==> src/design/burst_read_cfg.svh <==
`ifndef BURST_READ_CFG_SVH
`define BURST_READ_CFG_SVH
`define CFG_RESET_VALUE     16'h9CC4
`define CFG_MODE_BIT        15
`define CFG_SLEEP_BIT       14
`define CFG_LAT_MSB         13
`define CFG_LAT_LSB         10
`define CFG_HOLD_BIT        9
`define CFG_WAIT_BIT        8
`define CFG_ORDER_BIT       7
`define CFG_EDGE_BIT        6
`define CFG_RSV_MSB         5
`define CFG_RSV_LSB         3
`define CFG_LEN_MSB         2
`define CFG_LEN_LSB         0
`define CFG_LAT_BASE        4'h2
`define CFG_LEN_8B          3'h1
`define CFG_LEN_16B         3'h2
`define CFG_LEN_32B         3'h3
`define BEATS_8B            4'h2
`define BEATS_16B           4'h4
`define BEATS_32B           4'h8
`endif

==> src/design/burst_read_pkg.sv <==
package burst_read_pkg;
  typedef enum logic [2:0] {
    ST_IDLE    = 3'h1,
    ST_LATENCY = 3'h2,
    ST_DATA    = 3'h4
  } burst_state_e;

  typedef struct packed {
    logic        cmd_read;
    logic        cmd_write;
    logic        cmd_bank;
    logic [15:0] cmd_data;
  } cfg_cmd_s;

  typedef struct packed {
    logic        valid;
    logic        bank;
    logic [31:0] array_data;
  } read_req_s;

  typedef struct packed {
    logic        valid;
    logic [31:0] data;
  } read_resp_s;

  typedef struct packed {
    logic [15:0]  cfg;
    logic [15:0]  cfg_pending;
    logic         pending;
    logic         show_bank;
    logic         show_active;
    burst_state_e state;
    logic [3:0]   count;
    logic [3:0]   beats_left;
    logic         adv_s1;
    logic         adv_s2;
    logic         adv_s3;
    logic         wait_ind;
    logic         burst_data;
    logic         sync_mode;
    logic         sleep_enable;
    read_resp_s   resp;
  } cfg_state_s;
endpackage : burst_read_pkg
`config.mk`:
```
export PLATFORM = sky130hd
export DESIGN_NAME = udsb_core
export DESIGN_NICKNAME = d
export VERILOG_FILES = /design/src/udsb_pkg.sv /design/src/udsb_core.sv
export VERILOG_INCLUDE_DIRS = /design/src
export SDC_FILE = /design/constraint.sdc
export NUM_CORES = 1
export LEC_CHECK = 0
export BUFFER_PORTS_ARGS = -buffer_cell sky130_fd_sc_hd__buf_2
export CORE_MARGIN = 2
export CORE_UTILIZATION = 52
export CTS_BUF_LIST = sky130_fd_sc_hd__clkbuf_16
export CTS_CLUSTER_SIZE = 12
export DETAILED_ROUTE_END_ITERATION = 8
export PLACE_DENSITY = 0.72
export SLEW_MARGIN = 30
export SYNTH_ARGS = -nofsm -noshare
export SYNTH_HDL_FRONTEND = slang
export SYNTH_SLANG_ARGS = --single-unit
```
`constraint.sdc`:
```
create_clock -name I_CORE_CLK -period 3.6 [get_ports I_CORE_CLK]
set_input_delay 0.36 -clock I_CORE_CLK [delete_from_list [all_inputs] [get_ports I_CORE_CLK]]
set_output_delay 0.36 -clock I_CORE_CLK [all_outputs]
set_load 0.1 [all_outputs]
```
**config.mk**
```make
export PLATFORM = sky130hd
export DESIGN_NAME = sls_serial_link
export DESIGN_NICKNAME = d
export VERILOG_FILES = /design/src/hw/sls_serial_link.v /design/src/hw/sls_sync2.v /design/src/hw/sls_rate_div.v
export VERILOG_INCLUDE_DIRS = /design/src /design/src/hw
export SDC_FILE = /design/constraint.sdc
export NUM_CORES = 1
export LEC_CHECK = 0
export BUFFER_PORTS_ARGS = -buffer_cell sky130_fd_sc_hd__buf_2
export CORE_MARGIN = 5
export CORE_UTILIZATION = 40
export CTS_BUF_LIST = sky130_fd_sc_hd__clkbuf_8 sky130_fd_sc_hd__clkbuf_16
export DETAILED_ROUTE_END_ITERATION = 16
export GPL_ROUTABILITY_DRIVEN = 0
export PLACE_DENSITY = 0.59
export SKIP_LAST_GASP = 1
export SYNTH_ARGS = -nofsm -noshare
export SYNTH_HDL_FRONTEND = slang
export SYNTH_SLANG_ARGS = --single-unit
```
**constraint.sdc**
```tcl
create_clock -name clock -period 5.6 [get_ports clock]
set_input_delay 1.12 -clock clock [delete_from_list [all_inputs] [get_ports clock]]
set_output_delay 1.12 -clock clock [all_outputs]
set_load 0.01 [all_outputs]
```
<file path="config.mk">
export PLATFORM = sky130hd
export DESIGN_NAME = chgsp_regs
export DESIGN_NICKNAME = d
export VERILOG_FILES = /design/src/rtl/chgsp_pkg.sv /design/src/rtl/chgsp_setpt_if.sv /design/src/rtl/chgsp_setpoint.sv /design/src/rtl/chgsp_regs.sv
export SDC_FILE = /design/constraint.sdc
export NUM_CORES = 1
export LEC_CHECK = 0
export BUFFER_PORTS_ARGS = -buffer_cell sky130_fd_sc_hd__buf_2
export CORE_MARGIN = 3
export CORE_UTILIZATION = 50
export DETAILED_ROUTE_END_ITERATION = 7
export PLACE_DENSITY = 0.7
export SYNTH_ARGS = -nofsm -noshare
export SYNTH_HDL_FRONTEND = slang
export SYNTH_SLANG_ARGS = --single-unit
export TNS_END_PERCENT = 100
</file>
<file path="constraint.sdc">
create_clock -name core_clk -period 8.35 [get_ports core_clk]
set_clock_uncertainty 0.05 [all_clocks]
set_input_delay 1.2525 -clock core_clk [delete_from_list [all_inputs] [get_ports core_clk]]
set_output_delay 1.2525 -clock core_clk [all_outputs]
set_load 0.1 [all_outputs]
</file>
<file path="src/rtl/chgsp_pkg.sv">
package chgsp_pkg;

  // ***********************************************************
  // Register map
  // ***********************************************************
  localparam logic [7:0] FC_OFFSET = 8'h03;
  localparam logic [7:0] TP_OFFSET = 8'h04;
  localparam logic [7:0] BV_OFFSET = 8'h05;
  localparam logic [7:0] SO_OFFSET = 8'h06;
  localparam logic [7:0] FC_RESET = 8'h14;
  localparam logic [7:0] TP_RESET = 8'h0e;
  localparam logic [7:0] BV_RESET = 8'h78;
  localparam logic [7:0] SO_RESET = 8'haa;
  localparam logic [7:0] UNMAPPED_READ = 8'h00;

  // ***********************************************************
  // Field positions
  // ***********************************************************
  localparam int RANGE_BIT = 7;
  localparam int CODE_MSB = 6;
  localparam int CODE_LSB = 2;
  localparam int CHG_DIS_BIT = 1;
  localparam int HIZ_BIT = 0;
  localparam int TERM_EN_BIT = 1;
  localparam int VB_MSB = 7;
  localparam int VB_LSB = 1;
  localparam int SYS_EN_BIT = 7;
  localparam logic [4:0] CODE_ALL_ONES = 5'h1f;

  // ***********************************************************
  // Setpoint arithmetic (mA, 500 uA units, mV)
  // ***********************************************************
  localparam int CHG_MA_W = 9;
  localparam int TERM_W = 7;
  localparam int VBAT_W = 13;
  localparam logic [12:0] CHG_LO_BASE = 13'h0005;
  localparam logic [12:0] CHG_LO_STEP = 13'h0001;
  localparam logic [12:0] CHG_LO_MAX = 13'h0023;
  localparam logic [12:0] CHG_HI_BASE = 13'h0028;
  localparam logic [12:0] CHG_HI_STEP = 13'h000a;
  localparam logic [12:0] CHG_HI_MAX = 13'h012c;
  localparam logic [12:0] TERM_LO_BASE = 13'h0001;
  localparam logic [12:0] TERM_LO_STEP = 13'h0001;
  localparam logic [12:0] TERM_LO_MAX = 13'h000a;
  localparam logic [12:0] TERM_HI_BASE = 13'h000c;
  localparam logic [12:0] TERM_HI_STEP = 13'h0002;
  localparam logic [12:0] TERM_HI_MAX = 13'h004a;
  localparam logic [12:0] VBAT_BASE = 13'h0e10;
  localparam logic [12:0] VBAT_STEP = 13'h000a;
  localparam logic [12:0] VBAT_MAX = 13'h122a;

  // ***********************************************************
  // Serial slave
  // ***********************************************************
  localparam logic [3:0] BYTE_BITS = 4'h8;
  localparam logic [6:0] DEV_ADDR_DEFAULT = 7'h2a;

  typedef enum logic [6:0] {
    ST_IDLE  = 7'b0000001,
    ST_ADDR  = 7'b0000010,
    ST_ACK_A = 7'b0000100,
    ST_WRITE = 7'b0001000,
    ST_ACK_W = 7'b0010000,
    ST_READ  = 7'b0100000,
    ST_ACK_R = 7'b1000000
  } chgsp_state_t;

endpackage : chgsp_pkg

</file>
<file path="src/rtl/chgsp_setpt_if.sv">
`timescale 1ns/1ps
interface chgsp_setpt_if;
  import chgsp_pkg::*;
  // Register contents toward the decoder
  logic [7:0] fc_reg;
  logic [7:0] tp_reg;
  logic [7:0] bv_reg;
  logic [7:0] so_reg;
  logic chg_written;
  logic term_written;
  // Decoded setpoints back to the bank
  logic [CHG_MA_W-1:0] chg_ma;
  logic chg_ext;
  logic [TERM_W-1:0] term_half_ma;
  logic te_eff;
  logic [VBAT_W-1:0] vbat_mv;
  logic chg_en;
  logic hiz;
  logic sys_en;

  modport bank(output fc_reg, tp_reg, bv_reg, so_reg, chg_written,
    term_written, input chg_ma, chg_ext, term_half_ma, te_eff, vbat_mv,
    chg_en, hiz, sys_en);
  modport calc(input fc_reg, tp_reg, bv_reg, so_reg, chg_written,
    term_written, output chg_ma, chg_ext, term_half_ma, te_eff, vbat_mv,
    chg_en, hiz, sys_en);
endinterface : chgsp_setpt_if

</file>
<file path="src/rtl/chgsp_setpoint.sv">
`timescale 1ns/1ps
module chgsp_setpoint (
  // Clock and reset
  input wire logic core_clk,
  input wire logic core_clk_en,
  input wire logic sys_rst,
  // Register side
  chgsp_setpt_if.calc sp,
  // Pin-programmed defaults and loop status
  input wire logic [chgsp_pkg::CHG_MA_W-1:0] chg_res_ma,
  input wire logic [chgsp_pkg::CHG_MA_W-1:0] chg_otp_ma,
  input wire logic charge_current_set_pin_gnd,
  input wire logic [chgsp_pkg::TERM_W-1:0] term_res_half_ma,
  input wire logic [chgsp_pkg::TERM_W-1:0] term_otp_half_ma,
  input wire logic term_set_pin_gnd,
  input wire logic input_voltage_power_loop,
  input wire logic cool_temp_loop
);
  import chgsp_pkg::*;

  typedef struct packed {
    logic [CHG_MA_W-1:0] chg_ma;
    logic chg_ext;
    logic [TERM_W-1:0] term;
    logic te_eff;
    logic [VBAT_W-1:0] vbat;
    logic chg_en;
    logic hiz;
    logic sys_en;
  } chgsp_calc_t;

  localparam chgsp_calc_t CALC_RST = '0;

  chgsp_calc_t calc_reg;
  chgsp_calc_t calc_next;
  logic [4:0] chg_code;
  logic [4:0] term_code;
  logic [12:0] chg_val;
  logic [12:0] term_val;

  // Base plus code times step, saturated at the top
  function automatic logic [12:0] lin_clamp(input logic [12:0] base,
    input logic [12:0] step, input logic [6:0] code,
    input logic [12:0] top);
    logic [12:0] v;
    v = base + step * 13'(code);
    return (v > top) ? top : v;
  endfunction : lin_clamp

  // ***********************************************************
  // Setpoint decode
  // ***********************************************************
  always_comb begin
    calc_next = calc_reg;
    chg_code = sp.fc_reg[CODE_MSB:CODE_LSB];
    term_code = sp.tp_reg[CODE_MSB:CODE_LSB];
    chg_val = sp.fc_reg[RANGE_BIT] ?
      lin_clamp(CHG_HI_BASE, CHG_HI_STEP, {2'b00, chg_code},
        CHG_HI_MAX) :
      lin_clamp(CHG_LO_BASE, CHG_LO_STEP, {2'b00, chg_code},
        CHG_LO_MAX);
    term_val = sp.tp_reg[RANGE_BIT] ?
      lin_clamp(TERM_HI_BASE, TERM_HI_STEP, {2'b00, term_code},
        TERM_HI_MAX) :
      lin_clamp(TERM_LO_BASE, TERM_LO_STEP, {2'b00, term_code},
        TERM_LO_MAX);
    // External value until written, or on the all-ones code
    calc_next.chg_ext = !sp.chg_written ||
      (chg_code == CODE_ALL_ONES);
    if (calc_next.chg_ext) begin
      calc_next.chg_ma = charge_current_set_pin_gnd ? chg_otp_ma :
        chg_res_ma;
    end else begin
      calc_next.chg_ma = chg_val[CHG_MA_W-1:0];
    end
    if (!sp.term_written) begin
      calc_next.term = term_set_pin_gnd ? term_otp_half_ma :
        term_res_half_ma;
    end else begin
      calc_next.term = term_val[TERM_W-1:0];
    end
    calc_next.te_eff = sp.tp_reg[TERM_EN_BIT] &&
      !input_voltage_power_loop && !cool_temp_loop;
    calc_next.vbat = lin_clamp(VBAT_BASE, VBAT_STEP,
      sp.bv_reg[VB_MSB:VB_LSB], VBAT_MAX);
    calc_next.chg_en = !sp.fc_reg[CHG_DIS_BIT];
    calc_next.hiz = sp.fc_reg[HIZ_BIT];
    calc_next.sys_en = sp.so_reg[SYS_EN_BIT];
  end

  // State register
  always_ff @(posedge core_clk) begin
    if (sys_rst) begin
      calc_reg <= CALC_RST;
    end else if (core_clk_en) begin
      calc_reg <= calc_next;
    end
  end

  // Results toward the bank
  assign sp.chg_ma = calc_reg.chg_ma;
  assign sp.chg_ext = calc_reg.chg_ext;
  assign sp.term_half_ma = calc_reg.term;
  assign sp.te_eff = calc_reg.te_eff;
  assign sp.vbat_mv = calc_reg.vbat;
  assign sp.chg_en = calc_reg.chg_en;
  assign sp.hiz = calc_reg.hiz;
  assign sp.sys_en = calc_reg.sys_en;

endmodule : chgsp_setpoint

</file>
<file path="src/rtl/chgsp_regs.sv">
`timescale 1ns/1ps
// Overview of operation
// - Charge control register resets to 0x14; all eight bits read/write.
// - Low range: charge current is 5 mA plus code times 1 mA.
// - High range: charge current is 40 mA plus code times 10 mA.
// - Code bits 6 down to 2 weigh 16, 8, 4, 2, 1 steps.
// - Charge setting saturates at 35 mA low range, 300 mA high.
// - All-ones charge code selects the pin-programmed charge current.
// - Charger-disable bit 1 at zero charges; at one stops; resets zero.
// - Bit 0 set selects high impedance mode; resets to zero.
// - Charge default from set-pin resistor, or OTP when pin grounded.
// - Termination register resets to 0x0e, read/write, termination on.
// - One termination code sets both termination and pre-charge current.
// - Termination: 500 uA plus code times 500 uA, or 6 mA plus code mA.
// - Termination code bits 6 down to 2 weigh 16, 8, 4, 2, 1 steps.
// - Low-range termination setting saturates at 5 mA.
// - Low-current termination only while enable bit 1 is one; resets one.
// - Termination suppressed while input-voltage or cool loop is active.
// - Termination default from pin resistor, or OTP when pin grounded.
// - Battery voltage register resets to 0x78, all bits read/write.
// - Battery voltage is 3.6 V plus bits 7..1 code times 10 mV.
// - Battery voltage setting saturates at 4.65 V.
// - System output register resets to 0xaa, all bits read/write.
// - System output bit 7 enables output; cleared pulls output low.
module chgsp_regs #(
  parameter logic [6:0] DEV_ADDR = chgsp_pkg::DEV_ADDR_DEFAULT // Arbitrary
) (
  // Clock and reset
  input wire logic core_clk,
  input wire logic core_clk_en,
  input wire logic sys_rst,
  // Serial pins
  input wire logic scl_in,
  input wire logic sda_in,
  output logic sda_out,
  output logic sda_oe_n,
  // Pin-programmed defaults and loop status
  input wire logic [chgsp_pkg::CHG_MA_W-1:0] chg_res_ma,
  input wire logic [chgsp_pkg::CHG_MA_W-1:0] chg_otp_ma,
  input wire logic charge_current_set_pin_gnd,
  input wire logic [chgsp_pkg::TERM_W-1:0] term_res_half_ma,
  input wire logic [chgsp_pkg::TERM_W-1:0] term_otp_half_ma,
  input wire logic term_set_pin_gnd,
  input wire logic input_voltage_power_loop,
  input wire logic cool_temp_loop,
  // Setpoint outputs
  output logic [chgsp_pkg::CHG_MA_W-1:0] charge_current_ma,
  output logic charge_current_ext,
  output logic [chgsp_pkg::TERM_W-1:0] term_current_half_ma,
  output logic [chgsp_pkg::TERM_W-1:0] precharge_current_half_ma,
  output logic termination_enable,
  output logic [chgsp_pkg::VBAT_W-1:0] battery_reg_mv,
  output logic charge_enable,
  output logic high_impedance_sel,
  output logic system_output_enable,
  output logic system_output_pull_low
);
  import chgsp_pkg::*;

  // ***********************************************************
  // State
  // ***********************************************************
  typedef struct packed {
    logic [1:0] scl_sync;
    logic [1:0] sda_sync;
    logic scl_prev;
    logic sda_prev;
    chgsp_state_t st;
    logic [3:0] bitcnt;
    logic [7:0] shreg;
    logic [7:0] ptr;
    logic ptr_phase;
    logic nack;
    logic sda_hold;
    logic [7:0] fc;
    logic [7:0] tp;
    logic [7:0] bv;
    logic [7:0] so;
    logic chg_wr;
    logic term_wr;
  } chgsp_bank_t;

  localparam chgsp_bank_t BANK_RST = '{
    scl_sync: 2'h3, sda_sync: 2'h3, scl_prev: 1'b1, sda_prev: 1'b1,
    st: ST_IDLE, bitcnt: 4'h0, shreg: 8'h00, ptr: 8'h00,
    ptr_phase: 1'b1, nack: 1'b0, sda_hold: 1'b0,
    fc: FC_RESET, tp: TP_RESET, bv: BV_RESET, so: SO_RESET,
    chg_wr: 1'b0, term_wr: 1'b0};

  chgsp_bank_t r;
  chgsp_bank_t n;
  logic scl_s;
  logic sda_s;
  logic scl_rise;
  logic scl_fall;
  logic start_seen;
  logic stop_seen;
  logic [7:0] rd_byte;

  chgsp_setpt_if sp ();

  // Register read mux; unmapped pointers read as zero
  function automatic logic [7:0] reg_read(input logic [7:0] ptr,
    input chgsp_bank_t s);
    logic [7:0] v;
    v = UNMAPPED_READ;
    if (ptr == FC_OFFSET) begin
      v = s.fc;
    end else if (ptr == TP_OFFSET) begin
      v = s.tp;
    end else if (ptr == BV_OFFSET) begin
      v = s.bv;
    end else if (ptr == SO_OFFSET) begin
      v = s.so;
    end
    return v;
  endfunction : reg_read

  // ***********************************************************
  // Bus events from synchronised pins
  // ***********************************************************
  assign scl_s = r.scl_sync[1];
  assign sda_s = r.sda_sync[1];
  assign scl_rise = scl_s && !r.scl_prev;
  assign scl_fall = !scl_s && r.scl_prev;
  assign start_seen = scl_s && r.scl_prev && r.sda_prev && !sda_s;
  assign stop_seen = scl_s && r.scl_prev && !r.sda_prev && sda_s;
  assign rd_byte = reg_read(r.ptr, r);

  // ***********************************************************
  // Slave sequencer and register file
  // ***********************************************************
  always_comb begin
    n = r;
    n.scl_sync = {r.scl_sync[0], scl_in};
    n.sda_sync = {r.sda_sync[0], sda_in};
    n.scl_prev = scl_s;
    n.sda_prev = sda_s;
    if (stop_seen) begin
      n.st = ST_IDLE;
      n.sda_hold = 1'b0;
    end else if (start_seen) begin
      n.st = ST_ADDR;
      n.bitcnt = 4'h0;
      n.ptr_phase = 1'b1;
      n.sda_hold = 1'b0;
    end else begin
      unique case (r.st)
        ST_IDLE: begin
          n.sda_hold = 1'b0;
        end
        ST_ADDR: begin
          if (scl_rise) begin
            n.shreg = {r.shreg[6:0], sda_s};
            n.bitcnt = r.bitcnt + 4'h1;
          end else if (scl_fall && r.bitcnt == BYTE_BITS) begin
            if (r.shreg[7:1] == DEV_ADDR) begin
              n.sda_hold = 1'b1;
              n.st = ST_ACK_A;
            end else begin
              n.st = ST_IDLE;
            end
          end
        end
        ST_ACK_A: begin
          if (scl_fall) begin
            n.bitcnt = 4'h0;
            if (r.shreg[0]) begin
              n.shreg = rd_byte;
              n.ptr = r.ptr + 8'h01;
              n.sda_hold = !rd_byte[7];
              n.st = ST_READ;
            end else begin
              n.sda_hold = 1'b0;
              n.st = ST_WRITE;
            end
          end
        end
        ST_WRITE: begin
          if (scl_rise) begin
            n.shreg = {r.shreg[6:0], sda_s};
            n.bitcnt = r.bitcnt + 4'h1;
          end else if (scl_fall && r.bitcnt == BYTE_BITS) begin
            n.sda_hold = 1'b1;
            n.st = ST_ACK_W;
            if (r.ptr_phase) begin
              n.ptr = r.shreg;
              n.ptr_phase = 1'b0;
            end else begin
              n.ptr = r.ptr + 8'h01;
              if (r.ptr == FC_OFFSET) begin
                n.fc = r.shreg;
                n.chg_wr = 1'b1;
              end else if (r.ptr == TP_OFFSET) begin
                n.tp = r.shreg;
                n.term_wr = 1'b1;
              end else if (r.ptr == BV_OFFSET) begin
                n.bv = r.shreg;
              end else if (r.ptr == SO_OFFSET) begin
                n.so = r.shreg;
              end
            end
          end
        end
        ST_ACK_W: begin
          if (scl_fall) begin
            n.sda_hold = 1'b0;
            n.bitcnt = 4'h0;
            n.st = ST_WRITE;
          end
        end
        ST_READ: begin
          if (scl_rise) begin
            n.bitcnt = r.bitcnt + 4'h1;
          end else if (scl_fall) begin
            if (r.bitcnt == BYTE_BITS) begin
              n.sda_hold = 1'b0;
              n.st = ST_ACK_R;
            end else begin
              n.shreg = {r.shreg[6:0], 1'b0};
              n.sda_hold = !r.shreg[6];
            end
          end
        end
        ST_ACK_R: begin
          if (scl_rise) begin
            n.nack = sda_s;
          end else if (scl_fall) begin
            if (r.nack) begin
              n.st = ST_IDLE;
            end else begin
              n.shreg = rd_byte;
              n.ptr = r.ptr + 8'h01;
              n.bitcnt = 4'h0;
              n.sda_hold = !rd_byte[7];
              n.st = ST_READ;
            end
          end
        end
        default: begin
          n.st = ST_IDLE;
          n.sda_hold = 1'b0;
        end
      endcase
    end
  end

  // State register, frozen while the clock enable is low
  always_ff @(posedge core_clk) begin
    if (sys_rst) begin
      r <= BANK_RST;
    end else if (core_clk_en) begin
      r <= n;
    end
  end

  // ***********************************************************
  // Setpoint decoder and outputs
  // ***********************************************************
  assign sp.fc_reg = r.fc;
  assign sp.tp_reg = r.tp;
  assign sp.bv_reg = r.bv;
  assign sp.so_reg = r.so;
  assign sp.chg_written = r.chg_wr;
  assign sp.term_written = r.term_wr;

  chgsp_setpoint u_setpoint (
    .core_clk(core_clk),
    .core_clk_en(core_clk_en),
    .sys_rst(sys_rst),
    .sp(sp.calc),
    .chg_res_ma(chg_res_ma),
    .chg_otp_ma(chg_otp_ma),
    .charge_current_set_pin_gnd(charge_current_set_pin_gnd),
    .term_res_half_ma(term_res_half_ma),
    .term_otp_half_ma(term_otp_half_ma),
    .term_set_pin_gnd(term_set_pin_gnd),
    .input_voltage_power_loop(input_voltage_power_loop),
    .cool_temp_loop(cool_temp_loop)
  );

  // Open-drain data pin: only ever pulls low
  assign sda_out = 1'b0;
  assign sda_oe_n = !r.sda_hold;
  assign charge_current_ma = sp.chg_ma;
  assign charge_current_ext = sp.chg_ext;
  assign term_current_half_ma = sp.term_half_ma;
  assign precharge_current_half_ma = sp.term_half_ma;
  assign termination_enable = sp.te_eff;
  assign battery_reg_mv = sp.vbat_mv;
  assign charge_enable = sp.chg_en;
  assign high_impedance_sel = sp.hiz;
  assign system_output_enable = sp.sys_en;
  assign system_output_pull_low = !sp.sys_en;
endmodule : chgsp_regs

</file>
**Yosys cells after proc, flatten, opt, wreduce, memory -nomap -nowiden**

Index checks and enable logic that the tools add are counted.

- Register bits after elaboration: 104
- Latch bits: 0
- RAM bits: 0
- ROM bits: 0
- Output and inout port bits: 44
- Memories kept: 0

- Add/sub/neg operators: 7
- $mul: 2
- Div/mod/pow operators: 0
- Order comparisons: 5
- Equality and inequality tests: 47
- Shift operators: 0
- Muxes and demuxes: 75
- Bitwise gates (word level): 7
- Reductions and logical operators: 41

Operators with widths:

| cell | count |
|---|---|
| $mux W8 | 13 |
| $mux W7 | 13 |
| $mux W27 | 3 |
| $mux W35 | 2 |
| $mux W9 | 7 |
| $ne A4 B4 Y1 const B | 13 |
| $pmux W7 S7 | 1 |
| $reduce_and A13 Y1 | 3 |
| $mux W34 | 1 |
| $mux W16 | 2 |
| $pmux W8 S4 | 1 |
| $eq A8 B3 Y1 const B | 3 |
| $mux W24 | 1 |
| $pmux W8 S3 | 1 |
| $mux W11 | 2 |
| $reduce_and A11 Y1 | 2 |
| $ne A3 B3 Y1 const B | 7 |
| $mux W20 | 1 |
| $ne A2 B2 Y1 const B | 10 |
| $pmux W4 S5 | 1 |
| $reduce_and A10 Y1 | 2 |
| $mux W1 | 19 |
| $eq A7 B6 Y1 const B | 2 |
| $add A12 B11 Y13 const A | 1 |
| other kinds (43) | 73 |

**Logic depth before layout (Yosys ltp)**

- Depth in word-level cells: 12
- Depth in mapped cells: 11
- Mapped depth without buffers: 11

**Cells and area by module**

A second synthesis with hierarchy kept.

- Cells, all modules: 828
- Area total of the unflattened synthesis: 7068.0 µm²

Modules (own cells, without submodules):

| module | instances | cells each | area each (µm²) |
|---|---|---|---|
| chgsp_regs | 1 | 482 | 4261.6 |
| chgsp_setpoint | 1 | 346 | 2806.4 |

**Worst setup path after synthesis**

Ideal clock, no wire load.

- Path type: reg-to-reg
- From: register r, in the netlist sp.bv_reg[2]
- To: register u_setpoint.calc_reg, in the netlist u_setpoint.sp.vbat_mv[11]
- Library setup time: 119 ps
- Data arrival time: 3051 ps
- Data required time: 8181 ps
- Slack: 5130 ps
- Stages on the path, launching flop included: 11
- Path buffers: 0
- Period minus slack after synthesis: 3220 ps
- Path through: dfxtp_1 ha_1 ha_1 fa_1 a211o_1 a21oi_1 nor4_4 a2111o_1 a211oi_2 nor4_4 a32o_1

- Longest elaborated chain between the ends: 4

RTL lines:

| element | line | source |
|---|---|---|
| start, declared | chgsp_regs.sv:90 | `chgsp_bank_t r;` |
| start signal, assigned | chgsp_regs.sv:253 | `r <= n;` |
| $mul A3 B7 Y10 (*) | chgsp_setpoint.sv:46 | `v = base + step * 13'(code);` |
| $add A12 B11 Y13 (*) | chgsp_setpoint.sv:46 |  |
| $gt A13 B13 Y1 | chgsp_setpoint.sv:47 | `return (v > top) ? top : v;` |
| $mux W13 (*) | chgsp_setpoint.sv:47 |  |
| end signal, assigned | chgsp_setpoint.sv:96 | `calc_reg <= calc_next;` |
| end, declared | chgsp_setpoint.sv:34 | `chgsp_calc_t calc_reg;` |

Mark *: on every way between the ends. The rest lies on a longest branch, timed or not.
A chain may end at the register's enable or synchronous reset.

**Worst setup path in the final report**

- From: register r, in the netlist sp.bv_reg[2]
- To: register u_setpoint.calc_reg, in the netlist u_setpoint.sp.vbat_mv[1]

- Longest elaborated chain between the ends: 4

RTL lines:

| element | line |
|---|---|
| $mul A3 B7 Y10 | chgsp_setpoint.sv:46 |
| $add A12 B11 Y13 | chgsp_setpoint.sv:46 |
| $gt A13 B13 Y1 | chgsp_setpoint.sv:47 |
| $mux W13 | chgsp_setpoint.sv:47 |

No other way between the ends.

++++

Assigned task:
Every line above from the line with "chg_val = sp.fc_reg[RANGE_BIT] ?" to the line with "if (calc_next.chg_ext) begin", both included, must be reproduced exactly, and no other line may appear.

Exercise output:
    chg_val = sp.fc_reg[RANGE_BIT] ?
      lin_clamp(CHG_HI_BASE, CHG_HI_STEP, {2'b00, chg_code},
        CHG_HI_MAX) :
      lin_clamp(CHG_LO_BASE, CHG_LO_STEP, {2'b00, chg_code},
        CHG_LO_MAX);
    term_val = sp.tp_reg[RANGE_BIT] ?
      lin_clamp(TERM_HI_BASE, TERM_HI_STEP, {2'b00, term_code},
        TERM_HI_MAX) :
      lin_clamp(TERM_LO_BASE, TERM_LO_STEP, {2'b00, term_code},
        TERM_LO_MAX);
    // External value until written, or on the all-ones code
    calc_next.chg_ext = !sp.chg_written ||
      (chg_code == CODE_ALL_ONES);
    if (calc_next.chg_ext) begin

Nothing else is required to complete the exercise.